Context: an optimization exercise on an open-source flow, tuned for small area and a short achievable clock period. The choices shown serve that exercise and are no tape-out recipe.
Where RTL was checked, it was by simulation tests only, not by an equivalence proof against the original.
No functional check of the RTL was part of run 2.
No activity file was given, so power comes from the tool's default toggle rates.

==> flow/standard.sh <==
#!/bin/bash
# synth_recipe.tcl (not shown) runs the flow's synth.tcl, then flattens the netlist and writes it again
# the make line also repeats each setting of config.mk as NAME=value (left out here)
make -C /OpenROAD-flow-scripts/flow DESIGN_CONFIG=/design/flow/config.mk WORK_HOME=/design/flow/orfs CLKGATE_MAP_FILE= SYNTH_SCRIPT=/design/flow/synth_recipe.tcl "${@:-finish}"
==> flow/flow/run.sh <==
#!/bin/bash
# The standard layout, with plain buffers on the ports and timing repair
# free to resize cells across footprints.
set -e
bash standard.sh MATCH_CELL_FOOTPRINT=0 "BUFFER_PORTS_ARGS=-buffer_cell sky130_fd_sc_hd__buf_2" finish > standard.log 2>&1
==> flow/config.mk <==
export PLATFORM = sky130hd
export DESIGN_NAME = fir_filter
export DESIGN_NICKNAME = fir_filter
export VERILOG_FILES = /design/flow/design.v
export SDC_FILE = /design/flow/constraint.sdc
export NUM_CORES = 4
export LEC_CHECK = 0
export CAP_MARGIN = 20
export CORE_MARGIN = 2
export CORE_UTILIZATION = 40
export CTS_BUF_LIST = sky130_fd_sc_hd__clkbuf_16
export CTS_CLUSTER_DIAMETER = 80
export CTS_CLUSTER_SIZE = 24
export SETUP_SLACK_MARGIN = 3.8
export SLEW_MARGIN = 20
==> flow/constraint.sdc <==
create_clock -name core_clock -period 6.0 [get_ports {clk}]
set_input_delay 1.2000 -clock core_clock [delete_from_list [all_inputs] [get_ports {clk}]]
set_output_delay 1.2000 -clock core_clock [all_outputs]
set_load 0.01 [all_outputs]
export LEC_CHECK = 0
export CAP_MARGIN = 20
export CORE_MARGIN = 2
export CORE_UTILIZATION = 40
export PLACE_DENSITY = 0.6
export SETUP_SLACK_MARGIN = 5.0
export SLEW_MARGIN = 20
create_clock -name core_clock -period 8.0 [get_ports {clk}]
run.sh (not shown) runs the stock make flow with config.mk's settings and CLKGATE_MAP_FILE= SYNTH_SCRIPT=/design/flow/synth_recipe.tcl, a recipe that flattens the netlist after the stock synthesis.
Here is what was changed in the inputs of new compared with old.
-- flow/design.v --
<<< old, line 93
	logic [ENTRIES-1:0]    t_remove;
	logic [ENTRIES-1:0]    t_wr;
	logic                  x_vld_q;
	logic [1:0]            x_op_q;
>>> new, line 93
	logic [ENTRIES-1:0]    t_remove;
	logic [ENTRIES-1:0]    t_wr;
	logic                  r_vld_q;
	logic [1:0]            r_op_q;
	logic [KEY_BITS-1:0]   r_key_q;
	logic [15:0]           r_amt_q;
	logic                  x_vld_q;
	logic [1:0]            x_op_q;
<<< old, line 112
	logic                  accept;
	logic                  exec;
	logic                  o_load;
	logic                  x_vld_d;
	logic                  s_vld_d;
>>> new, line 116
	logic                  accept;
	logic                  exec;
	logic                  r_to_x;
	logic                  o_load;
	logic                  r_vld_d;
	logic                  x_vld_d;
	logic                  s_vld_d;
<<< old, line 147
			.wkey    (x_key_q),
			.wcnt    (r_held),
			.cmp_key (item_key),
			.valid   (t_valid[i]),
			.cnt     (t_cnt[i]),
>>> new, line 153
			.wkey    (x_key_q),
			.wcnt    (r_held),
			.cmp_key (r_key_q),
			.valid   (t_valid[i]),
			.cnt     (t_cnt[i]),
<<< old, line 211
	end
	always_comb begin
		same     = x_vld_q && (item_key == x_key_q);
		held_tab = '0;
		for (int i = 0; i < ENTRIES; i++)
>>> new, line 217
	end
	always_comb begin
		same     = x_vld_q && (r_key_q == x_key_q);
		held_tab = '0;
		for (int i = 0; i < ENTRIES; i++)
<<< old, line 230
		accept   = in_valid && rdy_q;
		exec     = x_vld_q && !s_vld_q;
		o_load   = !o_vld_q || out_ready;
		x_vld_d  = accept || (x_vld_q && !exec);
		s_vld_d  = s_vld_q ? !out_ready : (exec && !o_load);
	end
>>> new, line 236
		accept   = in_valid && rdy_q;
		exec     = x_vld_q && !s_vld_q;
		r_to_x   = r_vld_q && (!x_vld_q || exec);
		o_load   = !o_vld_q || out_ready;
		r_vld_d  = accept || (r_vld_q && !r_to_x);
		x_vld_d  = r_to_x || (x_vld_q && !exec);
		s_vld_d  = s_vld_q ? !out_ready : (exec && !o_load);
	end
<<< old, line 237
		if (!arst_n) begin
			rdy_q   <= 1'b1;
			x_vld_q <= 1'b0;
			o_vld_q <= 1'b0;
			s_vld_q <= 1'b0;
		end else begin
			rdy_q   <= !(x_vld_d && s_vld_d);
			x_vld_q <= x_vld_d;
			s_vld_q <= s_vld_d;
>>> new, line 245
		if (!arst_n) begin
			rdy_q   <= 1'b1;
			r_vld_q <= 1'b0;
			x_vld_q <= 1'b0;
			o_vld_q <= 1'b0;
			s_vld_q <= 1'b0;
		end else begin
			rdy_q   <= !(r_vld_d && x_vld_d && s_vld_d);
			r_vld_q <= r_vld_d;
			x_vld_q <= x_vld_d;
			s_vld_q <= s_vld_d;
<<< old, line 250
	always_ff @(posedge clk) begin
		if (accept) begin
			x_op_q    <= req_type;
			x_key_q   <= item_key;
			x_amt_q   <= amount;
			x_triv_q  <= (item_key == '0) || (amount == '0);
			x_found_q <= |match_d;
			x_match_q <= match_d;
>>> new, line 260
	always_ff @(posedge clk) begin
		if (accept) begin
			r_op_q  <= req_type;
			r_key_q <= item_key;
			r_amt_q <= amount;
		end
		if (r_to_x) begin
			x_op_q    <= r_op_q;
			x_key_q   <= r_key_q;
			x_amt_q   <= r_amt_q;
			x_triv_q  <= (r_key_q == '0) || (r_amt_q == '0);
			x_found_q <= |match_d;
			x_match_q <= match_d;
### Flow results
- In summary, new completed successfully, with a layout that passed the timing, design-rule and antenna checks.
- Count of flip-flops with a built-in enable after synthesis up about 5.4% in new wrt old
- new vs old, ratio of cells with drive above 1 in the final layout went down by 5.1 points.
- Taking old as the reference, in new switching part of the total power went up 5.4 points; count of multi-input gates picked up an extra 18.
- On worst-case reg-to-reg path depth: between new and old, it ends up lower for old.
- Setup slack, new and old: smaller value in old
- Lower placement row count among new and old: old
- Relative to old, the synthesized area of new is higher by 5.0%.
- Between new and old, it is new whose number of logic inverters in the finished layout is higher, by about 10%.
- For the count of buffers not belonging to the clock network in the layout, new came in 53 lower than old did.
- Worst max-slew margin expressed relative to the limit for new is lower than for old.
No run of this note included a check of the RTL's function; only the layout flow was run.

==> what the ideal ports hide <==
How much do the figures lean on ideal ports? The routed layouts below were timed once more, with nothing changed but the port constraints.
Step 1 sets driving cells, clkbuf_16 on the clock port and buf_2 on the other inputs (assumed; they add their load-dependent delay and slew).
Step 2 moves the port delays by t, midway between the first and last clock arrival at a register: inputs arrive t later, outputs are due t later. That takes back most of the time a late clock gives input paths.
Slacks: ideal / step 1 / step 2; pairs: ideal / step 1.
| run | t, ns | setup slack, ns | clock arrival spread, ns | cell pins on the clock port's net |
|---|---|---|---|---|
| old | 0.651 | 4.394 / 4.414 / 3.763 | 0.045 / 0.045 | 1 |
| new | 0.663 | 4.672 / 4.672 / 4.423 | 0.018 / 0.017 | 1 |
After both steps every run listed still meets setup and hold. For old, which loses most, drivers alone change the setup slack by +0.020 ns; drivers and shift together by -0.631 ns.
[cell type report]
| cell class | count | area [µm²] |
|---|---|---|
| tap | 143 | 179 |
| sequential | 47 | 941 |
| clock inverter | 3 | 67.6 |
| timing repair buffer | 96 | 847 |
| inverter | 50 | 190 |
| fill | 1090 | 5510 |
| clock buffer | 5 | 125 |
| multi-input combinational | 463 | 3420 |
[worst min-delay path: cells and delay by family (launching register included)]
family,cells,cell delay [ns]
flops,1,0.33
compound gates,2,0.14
From an optimization exercise on the open Yosys and OpenROAD flow, aimed at small area; shortcuts taken in it are not production practice.
At most, simulation tests tie the RTL to the original design; equivalence was not proved.
Power figures rest on the tool's default switching activity, not on a simulated workload.

==> inputs of violet <==
==> flow/design.v (excerpt) <==
module fire_seek_mode_sequencer (
    input  logic        i_clk,
    input  logic        i_rst_n,
    input  logic        i_in_valid,
    output logic        i_in_ready,
    input  logic        i_in_operation,
    input  logic [9:0]  i_in_distance_cm,
    input  logic [31:0] i_in_now_tick,
    input  logic [1:0]  i_in_random_pick,
    input  logic        i_cfg_valid,
    output logic        i_cfg_ready,
    input  logic [2:0]  i_cfg_index,
    input  logic [15:0] i_cfg_data,
    output logic        o_out_valid,
    input  logic        o_out_ready,
    output logic [7:0]  o_out_servo_angle,
    output logic [2:0]  o_out_motion,
    output logic        o_out_fan_on,
    output logic [2:0]  o_out_mode,
    output logic        o_out_fire_seen,
    output logic        o_out_fire_near
);
export LEC_CHECK = 0
export ABC_AREA = 1
export CAP_MARGIN = 20
export CORE_MARGIN = 2
export CORE_UTILIZATION = 40
export SLEW_MARGIN = 20
create_clock -name core_clock -period 10.0 [get_ports {i_clk}]
standard.sh (not shown) runs the stock make flow with config.mk's settings and CLKGATE_MAP_FILE= SYNTH_SCRIPT=/design/flow/synth_recipe.tcl, a recipe that flattens the netlist after the stock synthesis.
==> flow/flow/run.sh <==
#!/bin/bash
# Layout flow: the standard flow (standard synthesis unchanged), with two changes:
#  - ports are buffered with the smallest buffer instead of the default delay-buffer choice
#  - the clock tree uses clkbuf_8 buffers and no dummy load cells
# Each tool's full output stays in orfs/logs/ (ORFS writes one log per step), and the
# make output goes to flow.log in this folder.
set -uo pipefail
export BUFFER_PORTS_ARGS="-buffer_cell sky130_fd_sc_hd__buf_1"
export CTS_ARGS="-sink_clustering_enable -repair_clock_nets -buf_list sky130_fd_sc_hd__clkbuf_8 -dont_use_dummy_load -sink_clustering_size 30 -sink_clustering_max_diameter 200"
bash standard.sh finish > flow.log 2>&1
rc=$?
tail -20 flow.log
exit $rc
==> indigo: changes against violet <==
--- a/flow/design.v
+++ b/flow/design.v
@@ -31,16 +31,19 @@
     logic        r_scan;
     logic [4:0]  r_tens;       
     logic        r_sweep_up;
     logic [9:0]  r_range;
     logic [1:0]  r_pick;       
     logic        r_fresh;      
     logic [31:0] r_patrol_dl;
     logic [31:0] r_timer;      
+    logic        r_patrol_k;
+    logic        r_timer_k;
+    logic        ref_k;
     logic        r_seen;
     logic        r_near;
     logic        is_patrol, is_pause, is_turn, is_app, is_fan;
     logic        seen, near, lost, far, lost_r;
     logic [31:0] ref_tick, sum;
     logic [15:0] len, addend;
     logic        due, done;
     logic [7:0]  angle;
@@ -76,61 +79,62 @@
     assign is_app    = r_mode[1] && r_mode[0];
     assign is_fan    = r_mode[2];
     assign lost    = lt10n(i_detect_limit, r_range);
     assign far     = lt10n(i_stop_limit, r_range);
     assign seen    = !(i_operation ? lost : lt10n(i_detect_limit, i_distance_cm));
     assign near    = !(i_operation ? far  : lt10n(i_stop_limit, i_distance_cm));
     assign lost_r  = lost;
     assign ref_tick = is_patrol ? (r_fresh ? 32'd0 : r_patrol_dl) : r_timer;
+    assign ref_k    = is_patrol ? (!r_fresh && r_patrol_k) : r_timer_k;
     assign len      = is_pause ? i_pause_len : i_fan_max;
     logic [31:0] nx;
     logic [31:0] cc;       
     logic [15:0] cs, ck;   
     logic [16:0] ce;       
     logic        d31, done_lo, hi_zero;
     logic [15:0] hx, ho;
     assign nx = ~ref_tick;
     assign cc[0] = 1'b1;
+    logic [31:0] cp, cg;
+    assign cp = i_now_tick ^ nx;
+    assign cg = i_now_tick & nx;
     for (genvar i = 0; i < 31; i++) begin : g_cc
-        assign cc[i+1] = (i_now_tick[i] & nx[i]) | (i_now_tick[i] & cc[i]) | (nx[i] & cc[i]);
+        assign cc[i+1] = cg[i] | (cp[i] & cc[i]);
     end
     assign d31 = i_now_tick[31] ^ nx[31] ^ cc[31];
-    assign due = !d31;
     for (genvar i = 0; i < 16; i++) begin : g_cs
         assign cs[i] = i_now_tick[i] ^ nx[i] ^ ~len[i];
         assign ck[i] = (i_now_tick[i] & nx[i]) | (i_now_tick[i] & ~len[i]) | (nx[i] & ~len[i]);
     end
     assign ce[1:0] = 2'b00;
     assign ce[2]   = cs[1] | ck[0];
     for (genvar i = 2; i < 16; i++) begin : g_ce
         assign ce[i+1] = (cs[i] & ck[i-1]) | (cs[i] & ce[i]) | (ck[i-1] & ce[i]);
     end
     assign done_lo = cc[16] ? (ck[15] & ce[16]) : (ck[15] | ce[16]);
     logic [15:0] hq, hm;
     assign hq = i_now_tick[31:16] ^ ref_tick[31:16];
     assign hm[0] = 1'b1;
     for (genvar i = 1; i < 16; i++) begin : g_hm
         assign hm[i] = hm[i-1] & ref_tick[15+i];
     end
-    assign hi_zero = cc[16] ? (hq == 16'd0) : (hq == hm);
+    logic z15;
+    assign z15     = cc[16] ? (hq[14:0] == 15'd0) : (hq[14:0] == hm[14:0]);
+    assign hi_zero = z15 && (hq[15] == (cc[16] ? 1'b0 : hm[15]));
+    assign due = !(d31 ^ (ref_k && z15));
     assign done = !hi_zero || done_lo;
     assign addend = (is_patrol && lost_r) ? i_patrol_period : (is_pause ? i_turn_len : 16'd0);
     logic [16:0] ac;
-    logic [15:0] ap;
     assign ac[0] = 1'b0;
     for (genvar i = 0; i < 16; i++) begin : g_add
         assign sum[i]  = i_now_tick[i] ^ addend[i] ^ ac[i];
         assign ac[i+1] = (i_now_tick[i] & addend[i]) | (i_now_tick[i] & ac[i]) | (addend[i] & ac[i]);
     end
-    assign ap[0] = 1'b1;
-    for (genvar i = 1; i < 16; i++) begin : g_inc
-        assign ap[i] = ap[i-1] & i_now_tick[15+i];
-    end
-    assign sum[31:16] = i_now_tick[31:16] ^ ({16{ac[16]}} & ap);
+    assign sum[31:16] = i_now_tick[31:16];
     logic [4:0] a5c;
     logic [6:0] a5;
     assign a5[1:0] = r_tens[1:0];
     assign a5[2]   = r_tens[2] ^ r_tens[0];
     assign a5c[2]  = r_tens[2] & r_tens[0];
     assign a5[3]   = r_tens[3] ^ r_tens[1] ^ a5c[2];
     assign a5c[3]  = (r_tens[3] & r_tens[1]) | (r_tens[3] & a5c[2]) | (r_tens[1] & a5c[2]);
     assign a5[4]   = r_tens[4] ^ r_tens[2] ^ a5c[3];
@@ -216,20 +220,24 @@
             end
         end
     end
     always_ff @(posedge i_clk) begin
         if (i_accept && i_operation) begin
             if (is_patrol && lost && due) begin
                 r_pick      <= i_random_pick;
                 r_patrol_dl <= sum;
+                r_patrol_k  <= ac[16];
             end
             if ((is_patrol && !lost) || (is_pause && !lost && done && (sec_r || sec_l))
                 || (is_app && !lost && !far))
-                r_timer <= sum;
+            begin
+                r_timer   <= sum;
+                r_timer_k <= ac[16];
+            end
         end
     end
     always_ff @(posedge i_clk) begin
         if (i_accept) begin
             r_seen <= seen;
             r_near <= near;
         end
     end
==> flow/flow/run.sh (replaced) <==
#!/bin/bash
# Layout flow: the standard flow (standard synthesis unchanged), with two changes:
#  - ports are buffered with the smallest buffer instead of the default delay-buffer choice
#  - the clock tree uses clkbuf_8 buffers and no dummy load cells
# Each tool's full output stays in orfs/logs/ (ORFS writes one log per step), and the
# make output goes to flow.log in this folder.
set -uo pipefail
export BUFFER_PORTS_ARGS="-buffer_cell sky130_fd_sc_hd__buf_1"
export CTS_ARGS="-repair_clock_nets -buf_list sky130_fd_sc_hd__clkbuf_8 -dont_use_dummy_load"
bash standard.sh finish > flow.log 2>&1
rc=$?
tail -20 flow.log
exit $rc
==> juniper: changes against violet <==
--- a/flow/design.v
+++ b/flow/design.v
@@ -31,16 +31,19 @@
     logic        r_scan;
     logic [4:0]  r_tens;       
     logic        r_sweep_up;
     logic [9:0]  r_range;
     logic [1:0]  r_pick;       
     logic        r_fresh;      
     logic [31:0] r_patrol_dl;
     logic [31:0] r_timer;      
+    logic        r_patrol_k;
+    logic        r_timer_k;
+    logic        ref_k;
     logic        r_seen;
     logic        r_near;
     logic        is_patrol, is_pause, is_turn, is_app, is_fan;
     logic        seen, near, lost, far, lost_r;
     logic [31:0] ref_tick, sum;
     logic [15:0] len, addend;
     logic        due, done;
     logic [7:0]  angle;
@@ -76,61 +79,62 @@
     assign is_app    = r_mode[1] && r_mode[0];
     assign is_fan    = r_mode[2];
     assign lost    = lt10n(i_detect_limit, r_range);
     assign far     = lt10n(i_stop_limit, r_range);
     assign seen    = !(i_operation ? lost : lt10n(i_detect_limit, i_distance_cm));
     assign near    = !(i_operation ? far  : lt10n(i_stop_limit, i_distance_cm));
     assign lost_r  = lost;
     assign ref_tick = is_patrol ? (r_fresh ? 32'd0 : r_patrol_dl) : r_timer;
+    assign ref_k    = is_patrol ? (!r_fresh && r_patrol_k) : r_timer_k;
     assign len      = is_pause ? i_pause_len : i_fan_max;
     logic [31:0] nx;
     logic [31:0] cc;       
     logic [15:0] cs, ck;   
     logic [16:0] ce;       
     logic        d31, done_lo, hi_zero;
     logic [15:0] hx, ho;
     assign nx = ~ref_tick;
     assign cc[0] = 1'b1;
+    logic [31:0] cp, cg;
+    assign cp = i_now_tick ^ nx;
+    assign cg = i_now_tick & nx;
     for (genvar i = 0; i < 31; i++) begin : g_cc
-        assign cc[i+1] = (i_now_tick[i] & nx[i]) | (i_now_tick[i] & cc[i]) | (nx[i] & cc[i]);
+        assign cc[i+1] = cg[i] | (cp[i] & cc[i]);
     end
     assign d31 = i_now_tick[31] ^ nx[31] ^ cc[31];
-    assign due = !d31;
     for (genvar i = 0; i < 16; i++) begin : g_cs
         assign cs[i] = i_now_tick[i] ^ nx[i] ^ ~len[i];
         assign ck[i] = (i_now_tick[i] & nx[i]) | (i_now_tick[i] & ~len[i]) | (nx[i] & ~len[i]);
     end
     assign ce[1:0] = 2'b00;
     assign ce[2]   = cs[1] | ck[0];
     for (genvar i = 2; i < 16; i++) begin : g_ce
         assign ce[i+1] = (cs[i] & ck[i-1]) | (cs[i] & ce[i]) | (ck[i-1] & ce[i]);
     end
     assign done_lo = cc[16] ? (ck[15] & ce[16]) : (ck[15] | ce[16]);
     logic [15:0] hq, hm;
     assign hq = i_now_tick[31:16] ^ ref_tick[31:16];
     assign hm[0] = 1'b1;
     for (genvar i = 1; i < 16; i++) begin : g_hm
         assign hm[i] = hm[i-1] & ref_tick[15+i];
     end
-    assign hi_zero = cc[16] ? (hq == 16'd0) : (hq == hm);
+    logic z15;
+    assign z15     = cc[16] ? (hq[14:0] == 15'd0) : (hq[14:0] == hm[14:0]);
+    assign hi_zero = z15 && (hq[15] == (cc[16] ? 1'b0 : hm[15]));
+    assign due = !(d31 ^ (ref_k && z15));
     assign done = !hi_zero || done_lo;
     assign addend = (is_patrol && lost_r) ? i_patrol_period : (is_pause ? i_turn_len : 16'd0);
     logic [16:0] ac;
-    logic [15:0] ap;
     assign ac[0] = 1'b0;
     for (genvar i = 0; i < 16; i++) begin : g_add
         assign sum[i]  = i_now_tick[i] ^ addend[i] ^ ac[i];
         assign ac[i+1] = (i_now_tick[i] & addend[i]) | (i_now_tick[i] & ac[i]) | (addend[i] & ac[i]);
     end
-    assign ap[0] = 1'b1;
-    for (genvar i = 1; i < 16; i++) begin : g_inc
-        assign ap[i] = ap[i-1] & i_now_tick[15+i];
-    end
-    assign sum[31:16] = i_now_tick[31:16] ^ ({16{ac[16]}} & ap);
+    assign sum[31:16] = i_now_tick[31:16];
     logic [4:0] a5c;
     logic [6:0] a5;
     assign a5[1:0] = r_tens[1:0];
     assign a5[2]   = r_tens[2] ^ r_tens[0];
     assign a5c[2]  = r_tens[2] & r_tens[0];
     assign a5[3]   = r_tens[3] ^ r_tens[1] ^ a5c[2];
     assign a5c[3]  = (r_tens[3] & r_tens[1]) | (r_tens[3] & a5c[2]) | (r_tens[1] & a5c[2]);
     assign a5[4]   = r_tens[4] ^ r_tens[2] ^ a5c[3];
@@ -216,20 +220,24 @@
             end
         end
     end
     always_ff @(posedge i_clk) begin
         if (i_accept && i_operation) begin
             if (is_patrol && lost && due) begin
                 r_pick      <= i_random_pick;
                 r_patrol_dl <= sum;
+                r_patrol_k  <= ac[16];
             end
             if ((is_patrol && !lost) || (is_pause && !lost && done && (sec_r || sec_l))
                 || (is_app && !lost && !far))
-                r_timer <= sum;
+            begin
+                r_timer   <= sum;
+                r_timer_k <= ac[16];
+            end
         end
     end
     always_ff @(posedge i_clk) begin
         if (i_accept) begin
             r_seen <= seen;
             r_near <= near;
         end
     end
==> flow/flow/run.sh (replaced) <==
#!/bin/bash
# Layout flow: the standard flow (standard synthesis unchanged), with two changes:
#  - ports are buffered with the smallest buffer instead of the default delay-buffer choice
#  - the clock tree uses clkbuf_8 buffers and no dummy load cells
# Each tool's full output stays in orfs/logs/ (ORFS writes one log per step), and the
# make output goes to flow.log in this folder.
set -uo pipefail
export BUFFER_PORTS_ARGS="-buffer_cell sky130_fd_sc_hd__buf_1"
export CTS_ARGS="-sink_clustering_enable -repair_clock_nets -buf_list sky130_fd_sc_hd__clkbuf_8 -dont_use_dummy_load"
bash standard.sh finish > flow.log 2>&1
rc=$?
tail -20 flow.log
exit $rc
- CORE_UTILIZATION: 40 -> 50
- PLACE_DENSITY: unset -> 0.75
==> notes <==
- Between juniper and violet, the lower non-clock buffer count is in juniper (gap 1).
- In indigo the clock power is larger than in juniper, by about 2%.
- Design area: juniper < indigo < violet.
- juniper ran to the end with no violations. violet completed without violations. indigo completed with no timing, DRC or antenna violations.
- Of juniper and violet, violet has the higher area after synthesis (gap 1.6%, measured against violet).
- Cell count: juniper < indigo < violet.
- Between indigo and violet, the lower sequential power is in violet (gap about 2%, measured against violet).
- Of violet and juniper, juniper has the higher sequential cell count (gap 2).
- Worst hold slack: indigo is higher than violet (15 ps).
- The lowest core utilization belongs to violet, the highest to juniper.
Function not checked in violet: the RTL went through the layout flow alone.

**EXERCISE GOAL**
Which lines of the listing above hold the word "amount"? Copy each of them.

**TASK SOLUTION**
			x_amt_q   <= amount;
			x_triv_q  <= (item_key == '0) || (amount == '0);
			r_amt_q <= amount;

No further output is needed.